Marshall has been working with college official Jim Gillespie, assistant director for the college's facility management on the proposal. Following the school board's approval of the contract June 11, Gillespie said that the information now goes back to the dean of instruction who is expected to put the formal lease together.
Increasing the college's presence Camp Verde sprung to life last summer. Currently a minimal curriculum is offered in two classrooms at the town hall complex leased on a gratis basis. Last year, several area leaders, school officials and college personnel formed a working coalition to find out the post high school needs of the community led by Councilman Tony Gioia.

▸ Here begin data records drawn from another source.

**config.mk**
```make
export PLATFORM = sky130hd
export DESIGN_NAME = fetch_top
export DESIGN_NICKNAME = d
export VERILOG_FILES = /design/src/fetch_pkg.sv /design/src/instr_mem.sv /design/src/bundle_classifier.sv /design/src/branch_predictor.sv /design/src/target_calc.sv /design/src/pc_gen.sv /design/src/fetch_top.sv
export SDC_FILE = /design/constraint.sdc
export NUM_CORES = 1
export LEC_CHECK = 0
export BUFFER_PORTS_ARGS = -buffer_cell sky130_fd_sc_hd__buf_2
export CAP_MARGIN = 20
export CORE_ASPECT_RATIO = 0.5
export CORE_MARGIN = 2
export CORE_UTILIZATION = 43
export CTS_CLUSTER_DIAMETER = 30
export DETAILED_ROUTE_END_ITERATION = 12
export MAX_ROUTING_LAYER = met4
export PLACE_DENSITY = 0.95
export SLEW_MARGIN = 20
export SYNTH_ARGS = -nofsm -noshare
export SYNTH_HDL_FRONTEND = slang
export SYNTH_SLANG_ARGS = --single-unit
```
**constraint.sdc**
```tcl
create_clock -name clk -period 3.8 [get_ports clk]
set_input_delay 0.19 -clock clk [delete_from_list [all_inputs] [get_ports clk]]
set_output_delay 0.19 -clock clk [all_outputs]
set_load 0.02 [all_outputs]
```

Other supporters included Camp Verde Town Manager John Roberts, Marshal Whitmire, Paul Kessel, Yavapai College executive dean of student and academic affairs, Dr. Angela Fairchilds, dean of instruction, John Quinley, director of institutional research, Pearl Lansing, board director for the Valley Academy Career and Technical Education District, Cheri Wischmeyer, Cliff Castle Casino's human resources' director and Chamber Director Lori Martinez.

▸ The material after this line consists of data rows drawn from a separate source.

--- src/hw/cw_regs.sv ---
`timescale 1ns/1ps

module cw_regs (
   input  logic                                           clk_usb,
   input  logic                                           reset,
   input  logic [7:0]                                     reg_address_i,
   input  logic [cw_io_pkg::BYTECNT_W-1:0]                reg_bytecnt_i,
   input  logic [7:0]                                     reg_datai_i,
   input  logic                                           reg_read_i,
   input  logic                                           reg_write_i,
   input  logic [cw_io_pkg::NUM_LANES-1:0]                ioread_i,     // sampled levels
   output logic [7:0]                                     reg_datao_o,
   output cw_io_pkg::trig_src_cfg_t                       trig_src_o,
   output cw_io_pkg::trig_mod_cfg_t                       trig_mod_o,
   output cw_io_pkg::io_route_t [cw_io_pkg::NUM_LANES-1:0] io_route_o,
   output logic                                           power_off_o   // one flop after reg
);

   cw_io_pkg::trig_src_cfg_t trigsrc_q;
   cw_io_pkg::trig_mod_cfg_t trigmod_q;
   logic [63:0]              ioroute_q;    // 8 routing bytes
   logic                     power_off_q;

   logic       route_byte_ok;  // bytecnt inside the 8 byte register
   logic [2:0] route_byte;
   logic [5:0] route_bit;      // lsb of the selected byte

   assign route_byte_ok = (reg_bytecnt_i < 8);
   assign route_byte    = reg_bytecnt_i[2:0];
   assign route_bit     = {route_byte, 3'b000};

   // register writes, single cycle
   always_ff @(posedge clk_usb) begin
      if (reset) begin
         trigsrc_q <= cw_io_pkg::trig_src_cfg_t'(cw_io_pkg::TRIGSRC_RST);
         trigmod_q <= cw_io_pkg::trig_mod_cfg_t'(cw_io_pkg::TRIGMOD_RST);
         ioroute_q <= cw_io_pkg::IOROUTE_RST;
      end else if (reg_write_i) begin
         case (reg_address_i)
            cw_io_pkg::ADDR_TRIGSRC: begin
               trigsrc_q <= cw_io_pkg::trig_src_cfg_t'(reg_datai_i);
            end
            cw_io_pkg::ADDR_TRIGMOD: begin
               trigmod_q <= cw_io_pkg::trig_mod_cfg_t'(reg_datai_i);
            end
            cw_io_pkg::ADDR_IOROUTE: begin
               if (route_byte_ok) begin
                  ioroute_q[route_bit +: 8] <= reg_datai_i;  // byte lane by bytecnt
               end
            end
            default: ;  // unknown or read-only, dropped
         endcase
      end
   end

   // target power gets its own flop
   always_ff @(posedge clk_usb) begin
      if (reset) begin
         power_off_q <= 1'b0;
      end else begin
         power_off_q <= ioroute_q[cw_io_pkg::IOROUTE_EXTRA_BYTE*8 + cw_io_pkg::PWROFF_BIT];
      end
   end

   // read mux, zero when not reading
   always_comb begin
      reg_datao_o = 8'h00;
      if (reg_read_i) begin
         case (reg_address_i)
            cw_io_pkg::ADDR_TRIGSRC: begin
               reg_datao_o = trigsrc_q;
            end
            cw_io_pkg::ADDR_TRIGMOD: begin
               reg_datao_o = trigmod_q;
            end
            cw_io_pkg::ADDR_IOROUTE: begin
               if (route_byte_ok) begin
                  reg_datao_o = ioroute_q[route_bit +: 8];
               end
            end
            cw_io_pkg::ADDR_IOREAD: begin
               reg_datao_o[cw_io_pkg::NUM_LANES-1:0] = ioread_i;  // upper bits stay 0
            end
            default: ;
         endcase
      end
   end

   // config out to trigger and lanes
   assign trig_src_o  = trigsrc_q;
   assign trig_mod_o  = trigmod_q;
   assign io_route_o  = ioroute_q[cw_io_pkg::NUM_LANES*8-1:0];  // lane 1 in byte 0
   assign power_off_o = power_off_q;

   // bus is either read or write in a cycle
   a_no_rd_wr: assert property (
      @(posedge clk_usb) disable iff (reset)
      !(reg_read_i && reg_write_i)
   ) else $error("cw_regs: read and write in the same cycle");

   // routing register is only 8 bytes deep
   a_route_bytecnt: assert property (
      @(posedge clk_usb) disable iff (reset)
      ((reg_read_i || reg_write_i) && (reg_address_i == cw_io_pkg::ADDR_IOROUTE))
         |-> (reg_bytecnt_i <= 7)
   ) else $error("cw_regs: ioroute byte count %0d out of range", reg_bytecnt_i);

endmodule

--- src/hw/trigger_route.sv ---
`timescale 1ns/1ps

module trigger_route (
   input  cw_io_pkg::trig_src_cfg_t trig_src_i,
   input  cw_io_pkg::trig_mod_cfg_t trig_mod_i,
   input  logic                     aux_trig_i,      // source bit 0
   input  logic                     trigger_nrst_i,  // source bit 1
   input  logic [3:0]               trigger_io_i,    // sources 2..5
   input  cw_io_pkg::trig_in_t      trig_in_i,       // internal trigger modules
   output logic                     trigger_o,
   output logic                     trigger_ext_o,
   output logic                     decodeio_active_o,
   output logic                     sad_active_o
);

   logic [cw_io_pkg::NUM_TRIG_SRC-1:0] src;
   logic [cw_io_pkg::NUM_TRIG_SRC-1:0] mask;
   logic                               trig_or;
   logic                               trig_and;

   assign src  = {trigger_io_i, trigger_nrst_i, aux_trig_i};
   assign mask = trig_src_i.src_en;

   assign trig_or  = |(mask & src);   // any enabled source high
   assign trig_and = &(src | ~mask);  // disabled sources count as high

   // combine the external sources
   always_comb begin
      case (trig_src_i.comb_mode)
         cw_io_pkg::COMB_OR:   trigger_ext_o = trig_or;
         cw_io_pkg::COMB_AND:  trigger_ext_o = trig_and;
         cw_io_pkg::COMB_NAND: trigger_ext_o = ~trig_and;
         default:              trigger_ext_o = 1'b0;  // COMB_LOW
      endcase
   end

   // trigger module select
   always_comb begin
      case (trig_mod_i.mode)
         cw_io_pkg::EDGE_EXT:   trigger_o = trigger_ext_o;
         cw_io_pkg::ADV_IO:     trigger_o = trig_in_i.adv_io;
         cw_io_pkg::SAD:        trigger_o = trig_in_i.sad;
         cw_io_pkg::DECODED_IO: trigger_o = trig_in_i.decoded_io;
         cw_io_pkg::TRACE:      trigger_o = trig_in_i.trace;
         cw_io_pkg::ADC_LEVEL:  trigger_o = trig_in_i.adc;
         default:               trigger_o = 1'b0;  // 6, 7 unused
      endcase
   end

   // tell the decoder and sad blocks they own the trigger
   assign decodeio_active_o = (trig_mod_i.mode == cw_io_pkg::DECODED_IO);
   assign sad_active_o      = (trig_mod_i.mode == cw_io_pkg::SAD);

   // unmapped modes must never fire the capture
   a_mode_hi_low: assert final ((trig_mod_i.mode <= 3'd5) || !trigger_o)
      else $error("trigger_route: trigger high with mode %0d", trig_mod_i.mode);

endmodule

At one meeting, Kessel, as executive dean, told the group that part of his five performance objectives was to establish localized educational facilities in the Verde Valley and to provide a Yavapai College presence throughout the county.
Dr. Fairchilds discussed the possibility of an enhanced curriculum this week saying that although they have some ideas, there is nothing firm yet. She said they've offered different types of classes in the past in Camp Verde, but often had to cancel due to lack of interest.
"We've been working with school and town officials to determine specific needs," she went on to explain. "We hopefully will expand some offerings and attract more enrollment. Part of the problem in the past is getting the right mix. We want to work closely to get the right combination."
She estimates programming decisions will be made this fall. She says she expects some agri-business classes like hydroponics and equine studies and general education classes. She said they've been talking with high school officials about the possibility of offering classes to advanced upper high school students who might be able to receive dual credits.
Yavapai College officials, she said, are in "discussions with NAU to share the facility to some extent." They are hopeful to offer some joint programming that could include upper division courses and possibly a master's degree program. She suggested the strong likelihood of teacher education classes for students preparing to become teachers and for teachers seeking continuing education credits.
Fairchilds confirmed that the computer lab at the town center will be moved to the new school facility. She said the three new classrooms at the old elementary school will contain one large lecture classroom, a computer lab and the third room divided into offices and a small conference room. She said that although the space is limited she anticipates with the right type of scheduling the college's ability to offer a nice selection of classes the community would use.